Prime Minister Witte
- The people want more schools and health clinics, laws to protect the workers and the right to vote for an elected Duma. They are angry, sir, and they are serious. Imagine, sire, imagine if you would, that you are a factory worker living in Vladivostok or Saint Petersburg. You are really poor. Meals almost never fill your belly. You freeze eight months out of the year. Your children have no school, no doctors. Your country taxes you and sends the men a continent away to die for a piece of land on the Pacific Ocean. Imagine all that you have to deal with. You must give your people a little of what they want. Not everything mind you; just a taste.
- [Begging the Tsar to stay out of World War One] Don’t any of you understand? We are not fighting Napoleon this time!

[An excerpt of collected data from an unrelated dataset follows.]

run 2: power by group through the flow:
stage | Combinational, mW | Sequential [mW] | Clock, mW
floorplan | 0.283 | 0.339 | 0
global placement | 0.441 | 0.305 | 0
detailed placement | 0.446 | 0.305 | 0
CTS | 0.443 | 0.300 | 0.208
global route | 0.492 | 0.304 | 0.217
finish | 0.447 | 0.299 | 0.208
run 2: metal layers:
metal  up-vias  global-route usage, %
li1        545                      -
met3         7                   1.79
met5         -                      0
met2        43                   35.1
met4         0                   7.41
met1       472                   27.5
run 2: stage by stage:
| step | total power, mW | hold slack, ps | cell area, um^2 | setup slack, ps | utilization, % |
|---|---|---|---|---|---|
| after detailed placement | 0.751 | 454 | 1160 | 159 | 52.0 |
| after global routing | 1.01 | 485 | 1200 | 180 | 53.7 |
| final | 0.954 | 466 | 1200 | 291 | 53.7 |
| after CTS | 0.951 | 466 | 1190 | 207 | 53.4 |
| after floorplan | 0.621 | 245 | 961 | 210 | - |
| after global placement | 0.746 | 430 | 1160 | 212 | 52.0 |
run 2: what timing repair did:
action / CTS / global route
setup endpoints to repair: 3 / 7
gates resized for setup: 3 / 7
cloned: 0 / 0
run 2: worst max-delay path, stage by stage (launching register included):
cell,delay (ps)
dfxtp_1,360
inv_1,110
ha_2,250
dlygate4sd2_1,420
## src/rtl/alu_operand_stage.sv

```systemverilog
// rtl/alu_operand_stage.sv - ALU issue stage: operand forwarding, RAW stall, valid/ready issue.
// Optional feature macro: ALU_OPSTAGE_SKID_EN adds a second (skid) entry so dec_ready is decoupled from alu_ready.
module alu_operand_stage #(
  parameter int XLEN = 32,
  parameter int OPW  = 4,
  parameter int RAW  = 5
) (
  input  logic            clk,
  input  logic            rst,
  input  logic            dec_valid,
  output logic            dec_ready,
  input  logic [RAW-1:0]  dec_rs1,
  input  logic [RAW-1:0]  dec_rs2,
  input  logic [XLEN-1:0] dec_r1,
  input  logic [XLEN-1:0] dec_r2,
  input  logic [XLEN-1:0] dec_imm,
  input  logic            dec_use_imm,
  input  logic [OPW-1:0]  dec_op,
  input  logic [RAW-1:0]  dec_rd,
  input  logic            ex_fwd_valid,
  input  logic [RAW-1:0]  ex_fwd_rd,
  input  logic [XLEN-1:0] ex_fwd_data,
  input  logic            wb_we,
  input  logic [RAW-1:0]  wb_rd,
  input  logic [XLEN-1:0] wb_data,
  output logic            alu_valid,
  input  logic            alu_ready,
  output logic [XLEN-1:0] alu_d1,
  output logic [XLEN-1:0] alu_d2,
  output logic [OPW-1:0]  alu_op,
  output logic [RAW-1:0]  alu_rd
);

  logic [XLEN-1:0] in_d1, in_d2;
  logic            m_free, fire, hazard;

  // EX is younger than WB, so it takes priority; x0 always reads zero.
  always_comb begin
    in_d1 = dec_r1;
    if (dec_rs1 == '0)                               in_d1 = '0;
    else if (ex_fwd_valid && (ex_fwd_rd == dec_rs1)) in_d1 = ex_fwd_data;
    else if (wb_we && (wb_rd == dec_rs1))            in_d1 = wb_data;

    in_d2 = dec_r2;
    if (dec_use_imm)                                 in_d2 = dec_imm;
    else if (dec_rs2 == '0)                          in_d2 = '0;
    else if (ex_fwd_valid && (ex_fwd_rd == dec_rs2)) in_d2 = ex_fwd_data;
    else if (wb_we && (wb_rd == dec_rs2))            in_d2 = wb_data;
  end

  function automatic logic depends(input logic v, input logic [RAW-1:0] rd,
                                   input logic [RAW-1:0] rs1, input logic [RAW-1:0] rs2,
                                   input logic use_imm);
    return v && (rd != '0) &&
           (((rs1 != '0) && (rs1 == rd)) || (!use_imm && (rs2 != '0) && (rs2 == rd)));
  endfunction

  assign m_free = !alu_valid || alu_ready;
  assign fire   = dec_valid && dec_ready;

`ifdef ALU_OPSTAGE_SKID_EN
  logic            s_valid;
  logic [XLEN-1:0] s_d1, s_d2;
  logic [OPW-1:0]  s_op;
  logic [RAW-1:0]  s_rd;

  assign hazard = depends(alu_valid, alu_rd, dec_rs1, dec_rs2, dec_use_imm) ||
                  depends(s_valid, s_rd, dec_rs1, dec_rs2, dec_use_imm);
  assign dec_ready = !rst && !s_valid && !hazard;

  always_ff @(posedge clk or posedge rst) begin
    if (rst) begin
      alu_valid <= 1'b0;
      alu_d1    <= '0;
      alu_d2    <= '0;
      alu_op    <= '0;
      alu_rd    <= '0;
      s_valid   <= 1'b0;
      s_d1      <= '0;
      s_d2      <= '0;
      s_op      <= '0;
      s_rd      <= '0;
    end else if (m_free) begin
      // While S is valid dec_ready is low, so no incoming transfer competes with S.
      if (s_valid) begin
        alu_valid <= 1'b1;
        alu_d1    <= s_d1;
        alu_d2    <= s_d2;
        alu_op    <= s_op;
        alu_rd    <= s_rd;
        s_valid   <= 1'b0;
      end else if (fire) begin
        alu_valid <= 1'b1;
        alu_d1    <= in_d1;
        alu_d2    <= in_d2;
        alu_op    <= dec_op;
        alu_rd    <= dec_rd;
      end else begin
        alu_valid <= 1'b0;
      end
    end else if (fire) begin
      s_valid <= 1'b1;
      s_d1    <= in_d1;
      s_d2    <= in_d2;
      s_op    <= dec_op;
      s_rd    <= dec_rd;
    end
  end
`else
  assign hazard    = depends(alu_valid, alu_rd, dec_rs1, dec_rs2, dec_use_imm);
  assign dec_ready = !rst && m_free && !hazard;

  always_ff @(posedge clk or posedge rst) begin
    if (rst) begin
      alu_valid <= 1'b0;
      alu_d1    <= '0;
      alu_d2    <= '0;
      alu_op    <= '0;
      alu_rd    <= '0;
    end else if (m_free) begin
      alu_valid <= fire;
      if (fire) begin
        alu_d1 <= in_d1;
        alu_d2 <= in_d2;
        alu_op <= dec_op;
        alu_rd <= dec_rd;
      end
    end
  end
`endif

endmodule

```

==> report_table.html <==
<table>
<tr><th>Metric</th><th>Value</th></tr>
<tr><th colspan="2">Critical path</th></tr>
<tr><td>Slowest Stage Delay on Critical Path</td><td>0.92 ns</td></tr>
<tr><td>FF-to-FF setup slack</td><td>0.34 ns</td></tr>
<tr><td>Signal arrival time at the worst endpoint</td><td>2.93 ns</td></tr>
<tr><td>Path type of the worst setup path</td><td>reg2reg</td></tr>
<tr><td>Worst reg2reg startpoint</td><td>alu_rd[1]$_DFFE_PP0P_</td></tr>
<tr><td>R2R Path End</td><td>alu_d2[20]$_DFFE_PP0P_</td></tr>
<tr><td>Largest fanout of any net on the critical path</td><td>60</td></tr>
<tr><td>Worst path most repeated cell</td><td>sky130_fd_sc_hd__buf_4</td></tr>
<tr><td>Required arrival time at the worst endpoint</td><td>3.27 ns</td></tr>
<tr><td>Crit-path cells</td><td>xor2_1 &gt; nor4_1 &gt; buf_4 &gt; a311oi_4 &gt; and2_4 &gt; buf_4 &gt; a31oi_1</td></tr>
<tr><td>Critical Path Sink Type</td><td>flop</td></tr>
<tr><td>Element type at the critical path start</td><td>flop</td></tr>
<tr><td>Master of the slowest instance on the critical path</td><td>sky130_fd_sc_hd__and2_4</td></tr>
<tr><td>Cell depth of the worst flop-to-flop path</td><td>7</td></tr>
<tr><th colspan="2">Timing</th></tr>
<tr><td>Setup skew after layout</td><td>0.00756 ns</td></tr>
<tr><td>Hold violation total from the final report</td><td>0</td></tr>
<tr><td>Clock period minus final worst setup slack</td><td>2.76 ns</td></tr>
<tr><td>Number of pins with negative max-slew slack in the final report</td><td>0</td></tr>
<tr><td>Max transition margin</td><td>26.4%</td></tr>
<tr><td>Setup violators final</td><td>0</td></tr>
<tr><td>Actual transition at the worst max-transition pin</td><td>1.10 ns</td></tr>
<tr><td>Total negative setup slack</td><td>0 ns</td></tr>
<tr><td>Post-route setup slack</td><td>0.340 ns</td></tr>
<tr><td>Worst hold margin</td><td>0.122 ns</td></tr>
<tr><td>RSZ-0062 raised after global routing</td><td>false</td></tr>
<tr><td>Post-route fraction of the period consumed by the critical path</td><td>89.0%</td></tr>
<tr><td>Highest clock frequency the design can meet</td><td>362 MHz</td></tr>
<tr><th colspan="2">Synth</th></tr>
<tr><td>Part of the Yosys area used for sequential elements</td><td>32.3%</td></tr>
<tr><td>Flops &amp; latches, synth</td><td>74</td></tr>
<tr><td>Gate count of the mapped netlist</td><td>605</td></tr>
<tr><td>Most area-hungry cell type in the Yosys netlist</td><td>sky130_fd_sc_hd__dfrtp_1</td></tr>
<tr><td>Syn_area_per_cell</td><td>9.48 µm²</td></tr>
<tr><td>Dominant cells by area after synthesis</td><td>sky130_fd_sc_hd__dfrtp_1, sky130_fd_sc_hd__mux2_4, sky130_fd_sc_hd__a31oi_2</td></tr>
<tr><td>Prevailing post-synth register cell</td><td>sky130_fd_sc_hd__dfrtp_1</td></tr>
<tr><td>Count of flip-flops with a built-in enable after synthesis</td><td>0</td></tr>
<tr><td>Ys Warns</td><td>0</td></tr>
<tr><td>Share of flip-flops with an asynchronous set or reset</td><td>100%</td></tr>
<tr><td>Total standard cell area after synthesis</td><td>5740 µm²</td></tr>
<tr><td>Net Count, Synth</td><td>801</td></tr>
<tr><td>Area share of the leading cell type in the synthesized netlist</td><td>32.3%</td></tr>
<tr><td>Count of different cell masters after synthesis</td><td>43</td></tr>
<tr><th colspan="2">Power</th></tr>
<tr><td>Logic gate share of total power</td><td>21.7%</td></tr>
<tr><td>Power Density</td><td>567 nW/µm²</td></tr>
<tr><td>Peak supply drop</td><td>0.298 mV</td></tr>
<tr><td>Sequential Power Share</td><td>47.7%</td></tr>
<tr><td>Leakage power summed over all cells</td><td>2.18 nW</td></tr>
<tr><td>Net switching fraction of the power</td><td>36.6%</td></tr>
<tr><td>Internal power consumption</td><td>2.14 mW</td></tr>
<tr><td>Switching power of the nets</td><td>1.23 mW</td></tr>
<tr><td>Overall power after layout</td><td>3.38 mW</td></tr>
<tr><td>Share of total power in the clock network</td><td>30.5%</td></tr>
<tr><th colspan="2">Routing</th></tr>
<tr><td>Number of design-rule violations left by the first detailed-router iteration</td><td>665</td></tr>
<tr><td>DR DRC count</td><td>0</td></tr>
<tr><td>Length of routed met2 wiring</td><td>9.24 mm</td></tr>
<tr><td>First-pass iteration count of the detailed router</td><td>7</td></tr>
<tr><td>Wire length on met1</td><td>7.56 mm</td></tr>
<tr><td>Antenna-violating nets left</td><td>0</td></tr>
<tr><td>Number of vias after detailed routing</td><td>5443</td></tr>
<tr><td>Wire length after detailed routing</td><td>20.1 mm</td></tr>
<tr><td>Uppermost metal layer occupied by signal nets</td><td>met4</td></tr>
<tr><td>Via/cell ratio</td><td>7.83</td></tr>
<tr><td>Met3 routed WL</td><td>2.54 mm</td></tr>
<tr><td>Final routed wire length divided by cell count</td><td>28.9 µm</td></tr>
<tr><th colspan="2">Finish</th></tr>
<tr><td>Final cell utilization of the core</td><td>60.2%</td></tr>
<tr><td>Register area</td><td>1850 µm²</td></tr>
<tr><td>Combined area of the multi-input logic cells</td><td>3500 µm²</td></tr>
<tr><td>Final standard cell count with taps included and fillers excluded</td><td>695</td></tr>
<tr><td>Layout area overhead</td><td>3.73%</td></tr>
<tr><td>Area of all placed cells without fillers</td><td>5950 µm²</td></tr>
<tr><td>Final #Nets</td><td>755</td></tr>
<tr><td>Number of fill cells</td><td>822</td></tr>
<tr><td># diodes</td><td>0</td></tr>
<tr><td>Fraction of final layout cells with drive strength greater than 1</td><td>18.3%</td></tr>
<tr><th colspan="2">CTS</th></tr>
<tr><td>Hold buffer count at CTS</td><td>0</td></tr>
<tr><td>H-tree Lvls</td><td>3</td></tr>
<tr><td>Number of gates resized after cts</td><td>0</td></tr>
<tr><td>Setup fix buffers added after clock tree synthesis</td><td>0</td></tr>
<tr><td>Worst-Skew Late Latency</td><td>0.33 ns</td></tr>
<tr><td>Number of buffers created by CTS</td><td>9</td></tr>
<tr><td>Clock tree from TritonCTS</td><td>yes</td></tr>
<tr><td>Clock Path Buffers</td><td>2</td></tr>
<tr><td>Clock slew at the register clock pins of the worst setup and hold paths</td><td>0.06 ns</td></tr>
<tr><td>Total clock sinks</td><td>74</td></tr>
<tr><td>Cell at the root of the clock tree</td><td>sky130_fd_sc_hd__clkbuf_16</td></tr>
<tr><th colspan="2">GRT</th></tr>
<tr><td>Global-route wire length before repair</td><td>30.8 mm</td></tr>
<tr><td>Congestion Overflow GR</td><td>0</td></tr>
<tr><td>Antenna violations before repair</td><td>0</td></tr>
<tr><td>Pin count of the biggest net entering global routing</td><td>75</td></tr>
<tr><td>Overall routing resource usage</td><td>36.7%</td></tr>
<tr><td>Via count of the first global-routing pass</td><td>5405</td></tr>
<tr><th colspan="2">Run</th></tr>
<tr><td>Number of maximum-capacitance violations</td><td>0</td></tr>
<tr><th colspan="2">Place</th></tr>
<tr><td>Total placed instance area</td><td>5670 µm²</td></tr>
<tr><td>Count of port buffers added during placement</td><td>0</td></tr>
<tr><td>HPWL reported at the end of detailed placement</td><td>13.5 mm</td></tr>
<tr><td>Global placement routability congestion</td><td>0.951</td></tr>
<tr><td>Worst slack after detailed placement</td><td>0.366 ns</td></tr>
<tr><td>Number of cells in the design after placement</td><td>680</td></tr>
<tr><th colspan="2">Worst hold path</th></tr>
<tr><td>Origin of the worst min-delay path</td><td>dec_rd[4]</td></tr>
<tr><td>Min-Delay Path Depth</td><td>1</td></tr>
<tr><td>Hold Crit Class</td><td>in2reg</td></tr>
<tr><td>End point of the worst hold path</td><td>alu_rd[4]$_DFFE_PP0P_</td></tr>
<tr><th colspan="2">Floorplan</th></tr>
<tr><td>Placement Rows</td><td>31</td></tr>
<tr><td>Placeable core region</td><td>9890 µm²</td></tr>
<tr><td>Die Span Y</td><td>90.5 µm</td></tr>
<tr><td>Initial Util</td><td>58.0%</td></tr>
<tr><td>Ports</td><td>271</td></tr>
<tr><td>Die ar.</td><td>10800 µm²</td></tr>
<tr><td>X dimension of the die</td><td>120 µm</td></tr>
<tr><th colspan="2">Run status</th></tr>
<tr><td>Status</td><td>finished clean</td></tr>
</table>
## src/rtl/flag_unit.sv

```systemverilog
// Architectural Z/V/N flag register, branch-condition evaluation and sticky halt.
// Sits after the ALU; flags update one cycle after a qualifying result.
module flag_unit #(
    parameter bit BYPASS = 1'b0,
    parameter int WIDTH  = 16
) (
    input  logic             clk,
    input  logic             rst_n,
    input  logic             alu_valid,
    input  logic             stall,
    input  logic [3:0]       opcode,
    input  logic [WIDTH-1:0] alu_result,
    input  logic             alu_ovfl,
    input  logic             br_valid,
    input  logic [2:0]       br_cond,
    output logic [2:0]       flags,
    output logic             br_taken,
    output logic             halted
);

    localparam logic [3:0] OP_ADD = 4'b0000;
    localparam logic [3:0] OP_SUB = 4'b0001;
    localparam logic [3:0] OP_XOR = 4'b0010;
    localparam logic [3:0] OP_SLL = 4'b0100;
    localparam logic [3:0] OP_SRA = 4'b0101;
    localparam logic [3:0] OP_ROR = 4'b0110;
    localparam logic [3:0] OP_HLT = 4'b1111;

    logic       upd;
    logic       write_all;
    logic       write_z;
    logic       result_zero;
    logic [2:0] flags_next;
    logic [2:0] flags_eff;
    logic       cond_met;

    assign upd         = alu_valid & ~stall & ~halted;
    assign result_zero = (alu_result == '0);

    always_comb begin
        write_all = 1'b0;
        write_z   = 1'b0;
        if (upd) begin
            case (opcode)
                OP_ADD, OP_SUB:                 write_all = 1'b1;
                OP_XOR, OP_SLL, OP_SRA, OP_ROR: write_z   = 1'b1;
                default: ;
            endcase
        end
    end

    // Flag layout is {Z,V,N}; logic ops only touch Z.
    always_comb begin
        flags_next = flags;
        if (write_all) begin
            flags_next = {result_zero, alu_ovfl, alu_result[WIDTH-1]};
        end else if (write_z) begin
            flags_next[2] = result_zero;
        end
    end

    assign flags_eff = (BYPASS && (write_all || write_z)) ? flags_next : flags;

    always_comb begin
        cond_met = 1'b0;
        case (br_cond)
            3'b000:  cond_met = ~flags_eff[2];
            3'b001:  cond_met = flags_eff[2];
            3'b010:  cond_met = ~flags_eff[2] & ~flags_eff[0];
            3'b011:  cond_met = flags_eff[0];
            3'b100:  cond_met = flags_eff[2] | (~flags_eff[2] & ~flags_eff[0]);
            3'b101:  cond_met = flags_eff[0] | flags_eff[2];
            3'b110:  cond_met = flags_eff[1];
            default: cond_met = 1'b1;
        endcase
    end

    assign br_taken = br_valid & ~halted & cond_met;

    always_ff @(posedge clk or negedge rst_n) begin
        if (!rst_n) begin
            flags  <= 3'b000;
            halted <= 1'b0;
        end else begin
            flags <= flags_next;
            if (upd && (opcode == OP_HLT)) begin
                halted <= 1'b1;
            end
        end
    end

endmodule

```

## config.mk

```make
export PLATFORM = sky130hd
export DESIGN_NAME = flag_unit
export DESIGN_NICKNAME = d
export VERILOG_FILES = /design/src/rtl/flag_unit.sv
export SDC_FILE = /design/constraint.sdc
export NUM_CORES = 1
export LEC_CHECK = 0
export CAP_MARGIN = 0
export CORE_AREA = 8 8 45 47
export DETAILED_ROUTE_END_ITERATION = 8
export DIE_AREA = 0 0 53 55
export DONT_BUFFER_PORTS = 1
export SYNTH_ARGS = -nofsm -noshare
export SYNTH_HDL_FRONTEND = slang
export SYNTH_SLANG_ARGS = --single-unit
```

## constraint.sdc

```tcl
create_clock -name clk -period 1.6 [get_ports clk]
set_clock_uncertainty 0.05 [all_clocks]
set_input_delay 0.32 -clock clk [delete_from_list [all_inputs] [get_ports clk]]
set_output_delay 0.32 -clock clk [all_outputs]
set_load 0.05 [all_outputs]
```

==> metrics, run 1 <==
antenna cells=0; clk root buf=clkbuf_4; Pleak=0.000168 uW; CP Launch Type=register; flops & latches, synth=4; Initial Utilization=approximately 23%; cells on worst reg2reg path=3; endpoint type of the worst setup path=primary output; Die X=about 53 um; TritonCTS clock tree=done; Synth Area per Inst=between 9 and 10 um^2; Total Routing Usage GR=under 10%; Final GP Congestion=0.648; Mapped Cells=32; Setup CP Type=register to primary output; final-report max-slew violation count=0; total gr overflow=0; Cell Area, Synth=312 um^2; outcome=complete, but fails checks; register area share after synthesis=32.1%; CP max-delay cell=dfrtp_2; Num CTS Buffers=3; crit-path max FO=5; initial antenna violation count=0; FP Rows=14; post-route ant nets=0; vias=approximately 300; H-tree depth=1; Ports=34; slowest stage delay, CP=0.42 ns; Final WS setup=-0.201 ns; critical-path cell list=nor2b_1 -> o21ai_1 -> a32oi_1 -> nor3b_4 -> buf_12; Filler cells=145; Max transition margin=81.3%; DP Area=about 390 um^2; r2r setup slk=0.39 ns; Layout Utilization=between 30 and 40%; vias per cell=roughly 5.1; final cell count without fillers=58; final setup fails=1; crit path capture=br_taken; final worst path period need=between 1.5 and 2 ns; fmax=0.555 GHz; Hold/Removal Path Class=input pin to register; final instance area=about 430 um^2; number of distinct library cells after synthesis=20; Worst Max-Slew Pin Slew=around 0.28 ns; worst hold slack=approximately 0.18 ns; RSZ-0062 raised after global routing=yes; post_cts resized=0; Crit. Startpoint=flags[0]; total wire length=954 um; Core ar.=between 1000 and 1500 um^2; first-pass GRT wire length=1.49 mm; max-capacitance violation count=0; WP data required=around 1.2 ns; fin nets=approximately 70; Worst R2R End=flags[1]; DP HPWL=about 890 um; Final Cycle Share=113%; layout cells sized above 1=a little over two fifths; Post-CTS Setup Inserts=0; vias in the first global route=roughly 370; Area Overhead vs Synth=37.3%; failing checks=setup timing; DR DRC count=0; Synth Warn #=0; CTS Sinks=4; dpl cells=53; Data arrival, critical path=between 1 and 1.5 ns; Hold Fails Final Rpt=0; Worst-path clk slew=around 0.040 ns; Net Count, Synth=61; initial DRC count=3; pwr dens=1110 nW/um^2; Critical R2R Launch=halted; die area=between 2000 and 3000 um^2; largest net degree at the start of global routing=7; Die Span Y=around 55 um; Peak supply drop=approximately 0.38 mV; worst skew pair latency=roughly 0.23 ns; Avg WL per Cell=between 15 and 20 um; Port Buffers=0; deepest clock path buffer count=2; drt first pass iters=2
-- power by group --
| part | internal [uW] | switching (uW) | total [uW] |
|---|---|---|---|
| sequential | 123 | 23.0 | 146 |
| combinational | 77.9 | 117 | 195 |
| clock | 93.6 | 41.3 | 135 |
-- cells by family (layout without fill, tap and decap cells) --
| family | after synthesis | after routing | synth area share [%] |
|---|---|---|---|
| and+or+nand+nor | 17 | 17 | 38.1 |
| muxes | 3 | 3 | 12.9 |
| AOI/OAI and AO/OA | 6 | 6 | 14.5 |
| DFF | 4 | 4 | 32.1 |
| buffers and inverters | 2 | 12 | 2.41 |
-- state kept, by name (all words and copies together) (netlist names) --
| name | count |
|---|---|
| flags | 3 |
| halted | 1 |
-- layout make-up --
type	count	area, um^2	share of cell area, %
flip-flops and latches	4	104	24.3
well taps	16	20.0	4.68
clock buffers	4	26.3	6.14
multi-input cells	26	210	49.1
inverters	2	7.51	1.75
repair buffers	6	60.1	14.0
-- worst min path at each step --
stage | start | to | slack, ns | cells after the start
2_1_floorplan | rst_n | flags[0] | -0.03 | 0
3_3_place_gp | rst_n | halted | -0.03 | 0
3_5_place_dp | rst_n | halted | -0.03 | 0
4_1_cts | alu_ovfl | flags[1] | 0.17 | 1
5_1_grt | alu_ovfl | flags[1] | 0.16 | 1
6_report | alu_result[15] | flags[0] | 0.18 | 1
-- metal layers --
| metal | part of all wire (%) | up-vias | track usage, % |
|---|---|---|---|
| li1 | - | 142 | - |
| met1 | 34 | 131 | 5.50 |
| met2 | 51 | 24 | 12.3 |
| met3 | 15 | 0 | 4.55 |
| met4 | 0 | 0 | 6.47 |
| met5 | 0 | - | 0 |
-- synth_stat cells --
cell type | n | area, um^2
nor2b_1 | 2 | 12.5
mux2_4 | 2 | 30.0
a22oi_1 | 1 | 7.51
a32oi_1 | 1 | 8.76
nor3_4 | 1 | 16.3
nor3b_2 | 1 | 12.5
dfrtp_1 | 4 | 100
nor4_1 | 4 | 25.0
nand2_2 | 1 | 6.26
inv_1 | 2 | 7.51
nand3_1 | 1 | 5.00
a21boi_2 | 1 | 11.3
nand2_1 | 1 | 3.75
o21ai_1 | 1 | 5.00
o21bai_1 | 1 | 7.51
nor2_1 | 3 | 11.3
a21oi_1 | 1 | 5.00
mux2i_1 | 1 | 10.0
nand2b_4 | 1 | 13.8
nand4_1 | 2 | 12.5
-- cells in the final DEF (no fill, tap or decap), types with 2 or more instances in the layout --
| cell type | instances |
|---|---|
| buf_4 | 4 |
| nor4_1 | 4 |
| nand4_1 | 2 |
| clkbuf_4 | 3 |
| inv_1 | 2 |
| nor2b_1 | 2 |
| dfrtp_2 | 3 |
| mux2_4 | 2 |
| nor2_1 | 3 |
-- worst max-delay path: cells and delay by family (launching register included) --
family	cells	cell delay (ns)
AOI/OAI and AO/OA	2	0.25
buffers and inverters	1	0.16
DFF	1	0.42
and+or+nand+nor	2	0.36
-- stage by stage --
stage | power [uW] | setup TNS (ns) | setup WS, ns
2_1_floorplan | 284 | -0.209 | -0.209
3_3_place_gp | 339 | 0 | 0.0409
3_5_place_dp | 341 | 0 | 0.0150
4_1_cts | 484 | -0.223 | -0.223
5_1_grt | 508 | -0.299 | -0.299
6_report | 476 | -0.201 | -0.201
-- what timing repair did --
action                     CTS  global route
pin swaps                    1             0
setup endpoints to repair    1             1
hold buffers                 1             0
hold endpoints to repair     4             0
(Power assumes the default switching activity.)
==> run 2, diff against run 1 <==
Settings changed: CTS_CLUSTER_SIZE set to 10.
==> results of run 2 <==
Final layout, timing and power as in run 1 (identical DEF).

Germany has ten miles of railroad for every one mile of ours and has one hundred factories for every one we have. That gives the Germans a supreme advantage. All Russia has is men, and they will be slaughtered like flies! You could so easily keep Russia out of this war. The only thing you have to do is to walk out the door. Just get up and go home to your wife and children. You would be remembered as the greatest of all the Tsars.
- None if you will be here when this war ends. Everything we worked to build will be destroyed. There is no question another great war will come. The societies and kingdoms of Europe we knew will crumble, and out of the wreckage madmen and lunatics will come to power. And the world will grow old.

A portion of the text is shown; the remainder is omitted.